The Jordan form for 4x4 matrix

Question

Suppose that a 4x4 matrix $A$ has vectors $v_a,b_b,v_c,v_d$ that satisfy $$Av_a=v_c, Av_c=-v_a, \ \ Av_b=-2v_b,\ \ Av_d=-2v_d+3v_b.$$

I want to find the Jordan canonical form of $A$, and the matrix $P$ such that $A=PJP^{-1}.$

I feel the question is ambiguous because when saying $A$ has vectors $v_a,b_b,v_c,v_d$ such that ... does it mean that $A's$ columns or rows consist of those vectors or $A$ is a matrix which is unknown but satisfies those condition above. So I am really greatful fo any help or hints

Answer 1

It means exactly what it says, not more and not less. In matrix notation that gives $$ A[v_a,v_c,v_b,v_d]= [v_a,v_c,v_b,v_d] \begin{bmatrix} 0&-1&0&0\\ 1&0&0&0\\ 0&0&-2&3\\ 0&0&0&-2 \end{bmatrix} $$ In this form the task of identifying the Jordan normal form is greatly reduced. The transformation matrix has to use the basis matrix $V=[v_a,v_c,v_b,v_d]$ with the unidentified column vectors of the basis used.

Answer 2

the given relations mean that, in the basis $\mathbf V=\{v_a,v_b,v_c,v_d\}$ (the vectors must be linearly independent) The linear transformation $A$ is represented by the matrix $$ A=\begin{bmatrix} 0&0&-1&0\\ 0&-2&0&3\\ 1&0&0&0\\ 0&0&0&-2 \end{bmatrix} $$ Remember that in that basis $\mathbf V$ the vectors are represented as $v_a=[1,0,0,0]$, $v_b=[0,1,0,0]$, $v_c=[0,0,1,0]$, $v_d=[0,0,0,1]$.

The Jordan form $>J$ of this matrix is given by: $$ J=S^{-1}AS $$ with (from WolframAlpha)

$$ J=\begin{bmatrix} -2&1&0&0\\ 0&-2&0&0\\ 0&0&-i&0\\ 0&0&0&i \end{bmatrix} \qquad S=\begin{bmatrix} 0&0&-i&i\\ 1&0&0&0\\ 0&0&1&1\\ 0&1/3&0&0 \end{bmatrix} $$

this means that the eigenvalue $\lambda_1=-2$ has an eigenvector $$\nu_1=[0,1,0,0]^T=v_b:$$ (as we can see from the third condition), and a generalized eigenvector $$\nu_2=\left[0,0,0,\frac{1}{3}\right]^T= \frac{1}{3}v_d$$.

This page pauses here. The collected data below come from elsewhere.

**src/rtl/irq_request_unit_if.sv**
```systemverilog
// CPU-side bus of the interrupt-request unit: IF register access plus the
// request/acknowledge pair shared with the SM83 core.
interface irq_request_unit_if;
  logic [15:0] A;
  logic [7:0]  D_IN;
  logic        RD;
  logic        WR;
  logic [7:0]  D_OUT;
  logic        D_OE;
  logic [7:0]  CPU_IRQ_TRIG;
  logic [7:0]  CPU_IRQ_ACK;

  modport master (
    output A, D_IN, RD, WR, CPU_IRQ_ACK,
    input  D_OUT, D_OE, CPU_IRQ_TRIG
  );

  modport slave (
    input  A, D_IN, RD, WR, CPU_IRQ_ACK,
    output D_OUT, D_OE, CPU_IRQ_TRIG
  );
endinterface

```
**src/rtl/irq_request_unit.sv**
```systemverilog
// Interrupt-request front end: edge-detects peripheral requests into IF (0xFF0F),
// debounces the joypad lines and raises WAKE on an accepted press.
module irq_request_unit #(
  parameter logic [15:0] IF_ADDR    = 16'hFF0F,
  parameter int unsigned JOY_FILTER = 4
) (
  input  logic                CLK,
  input  logic                SYNC_RESET,
  input  logic                VBLANK_REQ,
  input  logic                STAT_REQ,
  input  logic                TIMER_REQ,
  input  logic                SERIAL_REQ,
  input  logic [3:0]          nJOY,
  irq_request_unit_if.slave   bus,
  output logic                WAKE
);

  localparam logic [3:0] JOY_LAST = 4'(JOY_FILTER - 1);

  typedef enum logic {
    JOY_IDLE  = 1'b0,
    JOY_COUNT = 1'b1
  } joy_state_t;

  joy_state_t joy_state;
  logic [3:0] joy_stable;
  logic [3:0] joy_prev;
  logic [3:0] joy_cnt;
  logic       joy_accept;

  logic [4:0] if_reg;
  logic [4:0] if_next;
  logic [3:0] src;
  logic [3:0] prev_src;
  logic [4:0] src_edge;
  logic       wr_d;
  logic       wstb;
  logic       read_hit;
  logic [7:0] trig;
  logic       wake_q;
  logic       unused_bits;

  // Request edges and the IF next-state: a fresh edge beats an ack, an ack beats a write.
  always_comb begin
    src         = {SERIAL_REQ, TIMER_REQ, STAT_REQ, VBLANK_REQ};
    joy_accept  = (joy_state == JOY_COUNT) && (nJOY != joy_stable) &&
                  (nJOY == joy_prev) && (joy_cnt == JOY_LAST);
    src_edge    = {joy_accept && ((joy_stable & ~nJOY) != 4'h0), src & ~prev_src};
    wstb        = bus.WR && !wr_d && (bus.A == IF_ADDR);
    if_next     = ((wstb ? bus.D_IN[4:0] : if_reg) & ~bus.CPU_IRQ_ACK[4:0]) | src_edge;
    read_hit    = bus.RD && (bus.A == IF_ADDR);
    unused_bits = ^{bus.D_IN[7:5], bus.CPU_IRQ_ACK[7:5]};
  end

  assign bus.D_OE         = read_hit;
  assign bus.D_OUT        = read_hit ? {3'b111, if_reg} : 8'h00;
  assign bus.CPU_IRQ_TRIG = trig;
  assign WAKE             = wake_q;

  // One shared counter debounces all four joypad lines; any raw change restarts it.
  always_ff @(posedge CLK) begin
    if (SYNC_RESET) begin
      if_reg     <= 5'h00;
      prev_src   <= 4'h0;
      wr_d       <= 1'b0;
      trig       <= 8'h00;
      wake_q     <= 1'b0;
      joy_stable <= 4'hF;
      joy_prev   <= 4'hF;
      joy_cnt    <= 4'h0;
      joy_state  <= JOY_IDLE;
    end else begin
      if_reg   <= if_next;
      prev_src <= src;
      wr_d     <= bus.WR;
      trig     <= {3'b000, if_next};
      wake_q   <= src_edge[4];
      joy_prev <= nJOY;
      case (joy_state)
        JOY_IDLE: begin
          if (nJOY != joy_stable) begin
            joy_state <= JOY_COUNT;
            joy_cnt   <= 4'h0;
          end
        end
        JOY_COUNT: begin
          if (nJOY == joy_stable) begin
            joy_state <= JOY_IDLE;
            joy_cnt   <= 4'h0;
          end else if (nJOY != joy_prev) begin
            joy_cnt <= 4'h0;
          end else if (joy_cnt == JOY_LAST) begin
            joy_stable <= nJOY;
            joy_cnt    <= 4'h0;
            joy_state  <= JOY_IDLE;
          end else begin
            joy_cnt <= joy_cnt + 4'h1;
          end
        end
        default: begin
          joy_state <= JOY_IDLE;
          joy_cnt   <= 4'h0;
        end
      endcase
    end
  end

endmodule
```
**src/flat_wrapper.sv**
```systemverilog
// flat-port wrapper written by rule: the top's interface ports become plain ports
module irq_request_unit_flat 
#(
  parameter logic [15:0] IF_ADDR    = 16'hFF0F,
  parameter int unsigned JOY_FILTER = 4
)
  (CLK, SYNC_RESET, VBLANK_REQ, STAT_REQ, TIMER_REQ, SERIAL_REQ, nJOY, WAKE, bus_A, bus_D_IN, bus_RD, bus_WR, bus_CPU_IRQ_ACK, bus_D_OUT, bus_D_OE, bus_CPU_IRQ_TRIG);
  irq_request_unit_if bus_i ();
  input  logic CLK;
  input  logic SYNC_RESET;
  input  logic VBLANK_REQ;
  input  logic STAT_REQ;
  input  logic TIMER_REQ;
  input  logic SERIAL_REQ;
  input  logic [3:0] nJOY;
  output logic WAKE;
  input wire logic [$bits(bus_i.A)-1:0] bus_A;
  input wire logic [$bits(bus_i.D_IN)-1:0] bus_D_IN;
  input wire logic [$bits(bus_i.RD)-1:0] bus_RD;
  input wire logic [$bits(bus_i.WR)-1:0] bus_WR;
  input wire logic [$bits(bus_i.CPU_IRQ_ACK)-1:0] bus_CPU_IRQ_ACK;
  output wire logic [$bits(bus_i.D_OUT)-1:0] bus_D_OUT;
  output wire logic [$bits(bus_i.D_OE)-1:0] bus_D_OE;
  output wire logic [$bits(bus_i.CPU_IRQ_TRIG)-1:0] bus_CPU_IRQ_TRIG;
  assign bus_i.A = bus_A;
  assign bus_i.D_IN = bus_D_IN;
  assign bus_i.RD = bus_RD;
  assign bus_i.WR = bus_WR;
  assign bus_i.CPU_IRQ_ACK = bus_CPU_IRQ_ACK;
  assign bus_D_OUT = bus_i.D_OUT;
  assign bus_D_OE = bus_i.D_OE;
  assign bus_CPU_IRQ_TRIG = bus_i.CPU_IRQ_TRIG;
  irq_request_unit #(.IF_ADDR(IF_ADDR), .JOY_FILTER(JOY_FILTER)) u_core (.CLK(CLK), .SYNC_RESET(SYNC_RESET), .VBLANK_REQ(VBLANK_REQ), .STAT_REQ(STAT_REQ), .TIMER_REQ(TIMER_REQ), .SERIAL_REQ(SERIAL_REQ), .nJOY(nJOY), .bus(bus_i), .WAKE(WAKE));
endmodule
```
**config.mk**
```make
export PLATFORM = sky130hd
export DESIGN_NAME = irq_request_unit_flat
export DESIGN_NICKNAME = d
export VERILOG_FILES = /design/src/rtl/irq_request_unit_if.sv /design/src/rtl/irq_request_unit.sv /design/src/flat_wrapper.sv
export SDC_FILE = /design/constraint.sdc
export NUM_CORES = 1
export LEC_CHECK = 0
export ABC_AREA = 1
export CAP_MARGIN = 20
export CORE_MARGIN = 1
export CORE_UTILIZATION = 42
export DETAILED_ROUTE_END_ITERATION = 12
export GPL_ROUTABILITY_DRIVEN = 0
export PLACE_DENSITY = 0.83
export SLEW_MARGIN = 20
export SYNTH_ARGS = -nofsm -noshare
export SYNTH_HDL_FRONTEND = slang
export SYNTH_SLANG_ARGS = --single-unit
```
**constraint.sdc**
```tcl
create_clock -name CLK -period 1.7 [get_ports CLK]
set_clock_uncertainty 0.2 [all_clocks]
set_input_delay 0.34 -clock CLK [delete_from_list [all_inputs] [get_ports CLK]]
set_output_delay 0.34 -clock CLK [all_outputs]
set_load 0.01 [all_outputs]
```
==> results.json, run 1 <==
{
  "mostFrequentLayoutCells": "nand2_1 (48), inv_1 (35), buf_4 (30), nor2_1 (29), dfxtp_1 (24)",
  "cp-end-kind": "primary output",
  "rsz0062_at_grt": "true",
  "clkTransAtPathRegs_ns": 0.13,
  "syn_area_sq_um": 1410,
  "via_per_inst": 4.67,
  "routed_wl_mm": 3.93,
  "yosys_warnings": 0,
  "grt_overflow": 0,
  "worstPathArrival_ns": 1.23,
  "synth.avg_cell_area_sq_um": 6.59,
  "p_leak_uw": 0.00122,
  "die_w_um": 59.9,
  "die_area_sq_um": 3590,
  "route.detailed.drc": 0,
  "synth_top_area_share_pct": 34.1,
  "min_period_over_period_pct": 104,
  "area_growth_syn_to_layout_pct": 56.3,
  "clkLatencyLatePin_ns": 0.31,
  "clock-root-buffer": "clkbuf_4",
  "synth-main-ff-cell": "dfxtp_1",
  "hold_buffers": 0,
  "die_y_um": 59.9,
  "ios": 62,
  "fmax_mhz": 565,
  "cts_sinks": 24,
  "path_buf_inv": 3,
  "io_buffers": 52,
  "crit_required_ns": 1.16,
  "yosys-top-cells-area": "dfxtp_1 (34%), nand2_1 (13%), inv_1 (10%)",
  "setup_viol": 9,
  "via_count": 1577,
  "largest_reg_flops": 5,
  "vdd_drop_max_uv": 366,
  "fin_ws_ns": -0.0696,
  "path_delay_family": "simple AND/OR/NAND/NOR gates",
  "ys_ff_latch": 24,
  "post_dp_cell_area_sq_um": 2080,
  "start_util_pct": 45.1,
  "numCtsBuffers": 3,
  "cp_max_fo": 6,
  "seq_area_frac_synth_pct": 34.1,
  "drv_cap": 0,
  "yosysTopAreaCell": "dfxtp_1",
  "wire_per_inst_um": 11.6,
  "slowest_stage": "nor2_1",
  "start_kind": "input pin",
  "max_stage_delay_ns": 0.15,
  "grt_pass1_wl_mm": 5.98,
  "grt_usage_pct": 22.5,
  "finalPower_uw": 1120,
  "worstSetupPathType": "input pin to primary output",
  "diodes": 0,
  "hold_viol_final": 0,
  "postRouteAntennaNets": 0,
  "final_cell_area_sq_um": 2200,
  "antenna_found_initial": 0,
  "ys_async_sr_fraction_pct": 0,
  "first_pass_iters": 4,
  "hpwlAfterDp_mm": 2.85,
  "status": "finished, violations left",
  "min_path_type": "input pin to flop",
  "final_util_pct": 70.5,
  "cts_htree_levels": 1,
  "ys_types": 26,
  "crit_chain": "buf_2 -> nand2_1 -> nor2_1 -> nand2_1 -> nor2_2 -> nand2_2 -> inv_2 -> buf_2",
  "min_period_ns": 1.77,
  "power_density_nw_per_um2": 509,
  "grt_max_degree": 13,
  "grt_pass1_vias": 1505,
  "final_common_cell": "nand2_1",
  "num_rows": 20,
  "drive_gt1_share_pct": 31.3,
  "layout.nets": 345,
  "core-area_sq_um": 3130,
  "cts_buffer_depth": 2,
  "finalMaxSlewViolations": 0,
  "synth_edf_count": 0,
  "cts_tree": "done",
  "violations": "negative setup slack",
  "synth_cells": 214,
  "drt-initial-drc-count": 73
}
-- worst paths after layout --
check	depth (start not counted)	end	startpoint	slack, ns
worst max-delay path	8	bus_D_OE	bus_A[8]	-0.07
worst min-delay path	4	u_core.joy_prev[1]	nJOY[1]	0.21
worst min register to register	3	u_core.if_reg[2]	u_core.prev_src[2]	0.27
worst max register to register	6	u_core.joy_stable[3]	u_core.joy_cnt[0]	0.16
-- power by group --
| part | internal, uW | total (uW) | switching [uW] |
|---|---|---|---|
| clock network | 82.8 | 247 | 164 |
| logic | 151 | 281 | 130 |
| registers | 583 | 595 | 11.3 |
-- logic make-up after synthesis --
| family | Yosys count | synth area share [%] |
|---|---|---|
| xor+xnor | 1 | 0.621 |
| flops | 24 | 34.1 |
| other cells | 1 | 0.266 |
| fa+ha+maj | 5 | 4.44 |
| simple gates | 122 | 41.3 |
| buf+inv | 53 | 16.3 |
| compound gates | 8 | 2.93 |
-- worst min-delay path, delay by kind of cell --
family	cells	cell delay [ns]
buffers and inverters	3	0.32
and+or+nand+nor	1	0.04
-- synthesized netlist by cell type (2+ instances only) --
master / instances
nand2_2: 4
nand3_1: 23
buf_4: 6
nor2_1: 30
ha_1: 5
a21oi_1: 5
nand4_1: 6
o21ai_0: 2
inv_2: 6
nand3_2: 2
inv_1: 38
dfxtp_1: 24
nand2_1: 50
-- what timing repair did --
action | in CTS | in global routing
setup endpoints to repair | 23 | 20
hold endpoints to repair | 0 | 0
pin swaps | 22 | 18
setup buffers | 12 | 1
resized for setup | 115 | 11
-- routing by layer --
| metal | up-vias | GRT usage [%] | part of all wire [%] |
|---|---|---|---|
| met1 | 704 | 21.6 | 38 |
| met2 | 64 | 45.6 | 51 |
| met3 | 6 | 4.76 | 9.4 |
| li1 | 803 | - | - |
| met5 | - | 0 | 0 |
| met4 | 0 | 8.31 | 1.3 |
-- through the flow --
stage | hold slack (ns) | setup TNS, ns | worst slack [ns] | cells
floorplan | 0.223 | 0 | 0.0448 | 216
global placement | 0.235 | -11.25 | -0.803 | 324
detailed placement | 0.240 | -11.81 | -0.843 | 324
CTS | 0.272 | -0.0768 | -0.0304 | 339
global route | 0.221 | -1.10 | -0.128 | 338
finish | 0.210 | -0.478 | -0.0696 | 338
-- final cells by class --
| cell class | count | area [sq um] |
|---|---|---|
| fillers | 251 | 923 |
| multi-input cells | 139 | 801 |
| repair buffers | 82 | 672 |
| flip-flops and latches | 24 | 480 |
| inverters | 46 | 174 |
| well taps | 44 | 55.1 |
| clock buffers | 3 | 22.5 |
Note: power is estimated with default switching activity, not from simulation.
==> run 2: changes to the inputs <==
--- a/config.mk
+++ b/config.mk
@@ -5,13 +5,12 @@
 export SDC_FILE = /design/constraint.sdc
 export NUM_CORES = 1
 export LEC_CHECK = 0
-export ABC_AREA = 1
 export CAP_MARGIN = 20
 export CORE_MARGIN = 1
-export CORE_UTILIZATION = 42
+export CORE_UTILIZATION = 39
 export DETAILED_ROUTE_END_ITERATION = 12
 export GPL_ROUTABILITY_DRIVEN = 0
-export PLACE_DENSITY = 0.83
+export PLACE_DENSITY = 0.82
 export SLEW_MARGIN = 20
 export SYNTH_ARGS = -nofsm -noshare
 export SYNTH_HDL_FRONTEND = slang
==> run 2 against run 1 <==
Against the previous run: the flow finishes with violations (design-rule violations, negative setup slack); combinational power shrank 20%; synthesized cell count shrank 37%; first-iteration DRC count shrank 49%; critical endpoint is now bus_D_OUT[4]; highest routed layer unchanged.
==> results.json, run 2 <==
{
  "finalPower_uw": 1060,
  "hpwlAfterDp_mm": 2.72,
  "seq_area_frac_synth_pct": 39.3,
  "min_path_type": "input pin to flop",
  "numCtsBuffers": 3,
  "cp_max_fo": 4,
  "postRouteAntennaNets": 0,
  "vdd_drop_max_uv": 512,
  "route.detailed.drc": 9,
  "grt_usage_pct": 23.2,
  "p_int_uw": 800,
  "routed_wl_mm": 3.60,
  "ys_types": 35,
  "crit_start": "bus_A[7]",
  "syn_area_sq_um": 1220,
  "timing.rr.start": "u_core.joy_stable[1]",
  "grt_overflow": 0,
  "yosys_warnings": 0,
  "antenna_found_initial": 0,
  "combPwrFrac_pct": 21.3,
  "synth.avg_cell_area_sq_um": 9.06,
  "netlist_top_cells_count": "dfxtp_1 (24), nand2_1 (11), nor2b_1 (10)",
  "p_clk_share_pct": 22.7,
  "clkLatencyLatePin_ns": 0.32,
  "grt_max_degree": 13,
  "yosysTopAreaCell": "dfxtp_1",
  "cts_htree_levels": 1,
  "ios": 62,
  "start_util_pct": 42.9,
  "via_count": 1329,
  "min_period_over_period_pct": 120,
  "yosys-top-cells-area": "dfxtp_1 (39%), ha_1 (5.1%), nor2b_1 (5.1%)",
  "status": "finished, violations left",
  "worstPathArrival_ns": 1.50,
  "cp-end-kind": "primary output",
  "synth_cells": 135,
  "num_rows": 19,
  "cts_buffer_depth": 2,
  "grt_pass1_wl_mm": 5.90,
  "clkTransAtPathRegs_ns": 0.11,
  "worstSetupPathType": "input pin to primary output",
  "ys_ff_latch": 24,
  "whs_ns": 0.182,
  "hold_viol_final": 0,
  "synth-main-ff-cell": "dfxtp_1",
  "cts_tree": "done",
  "fin_ws_ns": -0.337,
  "die_w_um": 58.0,
  "clock-root-buffer": "clkbuf_4",
  "ys_async_sr_fraction_pct": 0,
  "start_kind": "input pin",
  "mostFrequentLayoutCells": "buf_4 (26), clkdlybuf4s50_1 (17), dfxtp_1 (17), buf_6 (12), nand2_1 (11)",
  "synth_top_area_share_pct": 39.3,
  "diodes": 0,
  "power_density_nw_per_um2": 516,
  "grt_pass1_vias": 1391,
  "area_growth_syn_to_layout_pct": 67.9,
  "via_per_inst": 5.45,
  "layout.nets": 264,
  "drt-initial-drc-count": 37,
  "cts_sinks": 24,
  "die_y_um": 58.0,
  "ff2ff_setup_slack_ns": 0.02,
  "rsz0062_at_grt": "true",
  "min-delay-start": "nJOY[2]",
  "die_area_sq_um": 3370,
  "synth_edf_count": 0,
  "largest_reg_flops": 5,
  "first_pass_iters": 8,
  "io_buffers": 52,
  "setup_viol": 9,
  "wire_per_inst_um": 14.7,
  "synth.most_common_cell": "dfxtp_1",
  "fillers": 211,
  "drv_cap": 0,
  "violations": "design-rule violations, negative setup slack",
  "post-place-ws_ns": -1.02,
  "min_period_ns": 2.04,
  "final_common_cell": "buf_4",
  "seqPwrFrac_pct": 56.0,
  "core-area_sq_um": 2850,
  "drive_gt1_share_pct": 37.6,
  "fmax_mhz": 491,
  "crit_required_ns": 1.16,
  "p_leak_uw": 0.000907,
  "finalMaxSlewViolations": 0,
  "sw_frac_of_total_pct": 24.6,
  "power.switching_uw": 261
}
[run 2: cell count changes in the layout (fill, tap and decap cells not counted), sizes merged, moves of 5 or more]
cell    delta
nand2     -44
inv       -39
nor2      -25
nand3     -22
nor2b     +10
buf        -9
and3       +7
clkbuf     +5
[run 2: cell type report]
class,instances,area (sq um),area share [%]
multi-input cells,99,798,38.9
repair buffers,81,683,33.3
flip-flops and latches,24,489,23.8
well taps,31,38.8,1.89
clock buffers,3,22.5,1.10
inverters,6,22.5,1.10
[run 2: worst paths after layout]
path / to / depth (start not counted)
max: bus_D_OUT[4] / 8
min: u_core.joy_prev[2] / 3
max reg2reg: u_core.joy_cnt[2] / 5
min reg2reg: u_core.joy_stable[3] / 2
[run 2: repair_timing]
item                                    CTS  global route
pin swaps                                18            10
resized for setup                       109            27
buffers inserted                          5             4
hold buffers                              0             0
gates cloned                              0             0
endpoints found under the setup margin   29            18
endpoints found under the hold margin     0             0
[run 2: routing by layer]
layer  vias up  wire [um]  GRT usage (%)
met1       619       1250           22.2
li1        639          -              -
met2        65       1930           46.3
met3         6        344           4.91
met4         0         69           10.5
met5         -          0              0
[run 2: worst max-delay path, cell delays in order]
cell       delay, ns
buf_6           0.09
nand4bb_4       0.22
nor4_4          0.25
buf_4           0.15
buf_6           0.09
buf_6           0.09
and3_4          0.18
buf_6           0.09
[run 2: logic make-up (layout without fill, tap and decap cells)]
kind of cell,count (synthesis),in the layout,share of synthesized area (%)
AND/OR/NAND/NOR,64,64,32.0
flip-flops,24,24,39.3
AO/OA/AOI/OAI,22,22,12.8
buffers and inverters,14,90,6.85
adder cells (fa/ha/maj),5,5,5.11
XOR/XNOR,4,4,2.86
other,1,3,0.306
multiplexers,1,1,0.818
[run 2: per-stage QoR]
stage	instances	TNS, ns	util (%)	instance area (sq um)
finish	244	-2.49	72.0	2050
floorplan	137	-0.849	-	1250
global placement	233	-15.45	66.8	1910
global route	244	-3.03	72.0	2050
detailed placement	233	-16.99	66.8	1910
CTS	241	-2.66	70.0	2000
[run 2: power groups by stage]
| stage | registers (uW) | clock network, uW | logic [uW] |
|---|---|---|---|
| global route | 598 | 279 | 243 |
| detailed placement | 607 | 0 | 231 |
| floorplan | 608 | 0 | 79.3 |
| CTS | 593 | 248 | 221 |
| global placement | 606 | 0 | 224 |
| finish | 595 | 241 | 226 |
==> run 3: changes to the inputs <==
==> constraint.sdc (replaced) <==
create_clock -name CLK -period 2.2 [get_ports CLK]
set_clock_uncertainty 0.2 [all_clocks]
set_input_delay 0.44 -clock CLK [delete_from_list [all_inputs] [get_ports CLK]]
set_output_delay 0.44 -clock CLK [all_outputs]
set_load 0.01 [all_outputs]
==> run 3 against run 2 <==
Against the previous run: the run still ends with design-rule violations, negative setup slack left; global-route usage is 2.8 points lower; non-clock buffer count is 14 lower; routed wire length is 14% lower; register-to-register slack better by 0.33 ns; sequential cell count stayed put; core utilization is 6.4 points lower; sequential share of layout area is 1.9 points higher; critical endpoint is now bus_D_OUT[6]; largest power group unchanged.
==> results.json, run 3 (synthesis gave the netlist of run 2 again) <==
{
  "hold_buffers": 0,
  "antenna_found_initial": 0,
  "final_cell_area_sq_um": 1870,
  "cp-end-kind": "primary output",
  "hpwlAfterDp_mm": 2.46,
  "seqPwrFrac_pct": 48.5,
  "grt_max_degree": 15,
  "fin_ws_ns": -0.00270,
  "io_buffers": 52,
  "largest_reg_flops": 5,
  "mostFrequentLayoutCells": "clkdlybuf4s50_1 (27), dfxtp_1 (24), buf_4 (14), nand2_1 (11), nor2b_1 (10)",
  "diodes": 0,
  "crit_required_ns": 1.56,
  "final_common_cell": "clkdlybuf4s50_1",
  "multi_input_area_sq_um": 691,
  "worstSetupPathType": "input pin to primary output",
  "min_path_cells": 2,
  "cts_buffer_depth": 2,
  "min_path_type": "flop to flop",
  "sw_frac_of_total_pct": 22.7,
  "cp_max_fo": 7,
  "fmax_mhz": 454,
  "start_util_pct": 42.9,
  "cts_tree": "done",
  "grt_pass1_vias": 1261,
  "grt_usage_pct": 20.4,
  "via_per_inst": 5.26,
  "clkTransAtPathRegs_ns": 0.14,
  "drive_gt1_share_pct": 21.0,
  "finalMaxSlewViolations": 0,
  "setup_viol": 4,
  "post_dp_cell_area_sq_um": 1830,
  "min_period_over_period_pct": 100,
  "postRouteAntennaNets": 0,
  "wire_per_inst_um": 13.4,
  "cts_htree_levels": 1,
  "die_area_sq_um": 3370,
  "min_period_ns": 2.20,
  "vdd_drop_max_uv": 318,
  "numCtsBuffers": 3,
  "num_rows": 19,
  "area.sequential_sq_um": 480,
  "clock-root-buffer": "clkbuf_4",
  "area_growth_syn_to_layout_pct": 52.9,
  "route.detailed.drc": 9,
  "start_kind": "input pin",
  "die_y_um": 58.0,
  "combPwrFrac_pct": 16.7,
  "core-area_sq_um": 2850,
  "status": "finished, violations left",
  "r2r_cells": 5,
  "p_leak_uw": 0.000827,
  "routed_wl_mm": 3.09,
  "ios": 62,
  "grt_pass1_wl_mm": 5.30,
  "violations": "design-rule violations, negative setup slack",
  "drv_cap": 0,
  "p_int_uw": 732,
  "finalPower_uw": 947,
  "first_pass_iters": 10,
  "die_w_um": 58.0,
  "grt_overflow": 0,
  "drt-initial-drc-count": 55,
  "p_clk_share_pct": 34.8,
  "layout.nets": 250,
  "power.switching_uw": 215,
  "hold_viol_final": 0,
  "fillers": 236,
  "clkLatencyLatePin_ns": 0.34,
  "cts_sinks": 24,
  "via_count": 1216,
  "power_density_nw_per_um2": 506,
  "worstPathArrival_ns": 1.56,
  "rsz0062_at_grt": "true"
}
[run 3: changes by cell type in the layout (fill, tap and decap cells not counted), sizes merged]
cell,change
buf,-15
bufinv,+1
clkbuf,-3
clkdlybuf4s50,+10
dlygate4sd2,-6
[run 3: stage by stage]
step | hold slack [ns] | worst slack, ns | cells | utilization [%] | TNS [ns]
floorplan | 0.267 | 0.0408 | 137 | - | 0
global placement | 0.284 | -0.699 | 225 | 64.0 | -7.14
detailed placement | 0.289 | -0.706 | 225 | 64.0 | -7.74
CTS | 0.322 | -0.0557 | 232 | 65.9 | -0.222
global route | 0.341 | -0.0712 | 231 | 65.6 | -0.278
finish | 0.324 | -0.00270 | 231 | 65.6 | -0.00942
[run 3: path summary, 6_finish.rpt]
check | end | slack [ns] | from
setup reg to reg | u_core.joy_stable[2] | 0.35 | u_core.joy_cnt[0]
setup / recovery | bus_D_OUT[6] | -0.003 | bus_A[5]
hold / removal | u_core.joy_stable[1] | 0.32 | u_core.joy_stable[1]
hold reg to reg | u_core.joy_stable[1] | 0.32 | u_core.joy_stable[1]
[run 3: routing by layer]
layer | wire length, um | global-route usage, % | part of all wire (%) | up-vias
met5 | 0 | 0 | 0 | -
met4 | 32 | 6.12 | 1.0 | 0
met2 | 1600 | 40.9 | 52 | 53
li1 | - | - | - | 607
met1 | 1170 | 20.4 | 38 | 553
met3 | 292 | 4.91 | 9.5 | 3
[run 3: repair_timing]
action | CTS | global route
setup endpoints to repair | 9 | 9
gates resized for setup | 77 | 8
buffers inserted | 3 | 0
pin swaps | 5 | 4
[run 3: power by group through the flow]
stage	logic [uW]	registers [uW]	clock network [uW]
2_1_floorplan	59.6	469	0
3_3_place_gp	160	468	0
3_5_place_dp	165	470	0
4_1_cts	158	460	331
5_1_grt	173	462	351
6_report	158	460	329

The other eigenvalues and eigenvectors are: $$ \lambda_2= i \qquad \nu_2=[i,0,1,0]^T $$

$$ \lambda_3= -i \qquad \nu_3=[-i,0,-1,0]^T $$

If you know the components of the vectors of the basis $\mathbf V$ in another basis you can express the eigenvectors in this other basis.